Scientists at the US Department of Energy’s Pacific Northwest National Laboratory (PNNL) and Argonne National Laboratory, with colleagues from FEI, Inc and Binghamton University, examining battery materials on the nano-scale, have shown how nickel forms a physical barrier that impedes the shuttling of lithium ions in a lithium-ion battery’s electrode, impeding charge and discharge. Published in the journal Nano Letters, the research also suggests a way to improve the materials, reports the PNNL.
The researchers, led by the PNNL’s Chongmin Wang, created high-resolution 3D images of electrode materials made from lithium-nickel-manganese oxide layered nanoparticles, mapping the individual elements. These maps showed that nickel formed clumps at certain spots in the nanoparticles. A higher magnification view showed the nickel blocking the channels through which lithium ions normally travel when batteries are charged and discharged.
“We were surprised to see the nickel selectively segregate like it did. When the moving lithium ions hit the segregated nickel-rich layer, they essentially encounter a barrier that appears to slow them down,” said Wang, a materials scientist based at the Environmental Molecular Sciences Laboratory (EMSL), a Department of Energy user facility on PNNL’s campus. “The block forms in the manufacturing process, and we’d like to find a way to prevent it.”

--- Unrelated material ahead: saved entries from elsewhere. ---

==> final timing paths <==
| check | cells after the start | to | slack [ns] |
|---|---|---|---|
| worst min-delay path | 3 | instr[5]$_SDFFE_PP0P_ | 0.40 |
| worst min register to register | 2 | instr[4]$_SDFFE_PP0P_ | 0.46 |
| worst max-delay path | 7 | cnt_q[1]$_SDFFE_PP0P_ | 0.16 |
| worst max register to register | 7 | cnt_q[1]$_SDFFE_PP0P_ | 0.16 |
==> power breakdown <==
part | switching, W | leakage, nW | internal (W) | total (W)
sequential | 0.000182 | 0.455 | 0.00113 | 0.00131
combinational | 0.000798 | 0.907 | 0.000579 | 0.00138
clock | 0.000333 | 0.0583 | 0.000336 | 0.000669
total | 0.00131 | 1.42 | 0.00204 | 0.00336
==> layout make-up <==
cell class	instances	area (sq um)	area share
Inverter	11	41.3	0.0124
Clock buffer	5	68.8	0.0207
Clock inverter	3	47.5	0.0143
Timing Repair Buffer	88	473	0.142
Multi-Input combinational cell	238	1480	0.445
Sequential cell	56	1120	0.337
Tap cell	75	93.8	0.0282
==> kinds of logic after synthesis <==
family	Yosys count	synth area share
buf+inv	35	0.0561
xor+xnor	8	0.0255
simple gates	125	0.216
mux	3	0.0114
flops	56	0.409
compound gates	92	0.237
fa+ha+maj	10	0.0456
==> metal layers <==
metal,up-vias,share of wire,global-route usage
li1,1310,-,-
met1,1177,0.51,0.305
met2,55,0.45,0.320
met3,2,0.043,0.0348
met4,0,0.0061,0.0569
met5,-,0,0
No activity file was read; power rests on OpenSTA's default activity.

Researchers have known for a long time that adding nickel improves how much energy the electrode can hold, battery qualities known as capacity and voltage. But scientists haven’t understood why the capacity falls after repeated usage.
To find out, Wang, materials scientist Meng Gu and their collaborators used electron microscopy at EMSL and the National Center for Electron Microscopy at Lawrence Berkeley National Laboratory to view how the different atoms are arranged in the electrode materials produced by Argonne National Laboratory researchers. The electrodes were based on nanoparticles made with lithium, nickel, and manganese oxides. First, the team took high-resolution images that clearly showed rows of atoms separated by channels filled with lithium ions. On the surface, they saw the accumulation of nickel at the ends of the rows, essentially blocking lithium from moving in and out.
To find out how the surface layer is distributed on and within the whole nanoparticle, the team used a technique called three-dimensional composition mapping. Using a nanoparticle about 200 nanometers in size, they took 50 images of the individual elements as they tilted the nanoparticle at various angles. The team reconstructed a three-dimensional map from the individual elemental maps, revealing spots of nickel on a background of lithium-manganese oxide.
The three-dimensional distribution of manganese, oxygen and lithium atoms along the surface and within the particle was relatively even. The nickel, however, parked itself in small areas on the surface. Internally, the nickel clumped on the edges of smaller regions called grains.
To explore why nickel aggregates on certain surfaces, the team calculated how easily nickel and lithium travelled through the channels. Nickel moved more easily up and down the channels than lithium. While nickel normally resides within the manganese oxide cornrows, sometimes it slips out into the channels. And when it does, this analysis showed that it flows much easier through the channels to the end of the field, where it accumulates and forms a block.
The researchers used a variety of methods to make the nanoparticles. Wang said that the longer the nanoparticles stayed at high temperature during fabrication, the more nickel segregated and the poorer the particles performed in charging and discharging tests. They plan on doing more closely controlled experiments to determine if a particular manufacturing method produces a better electrode.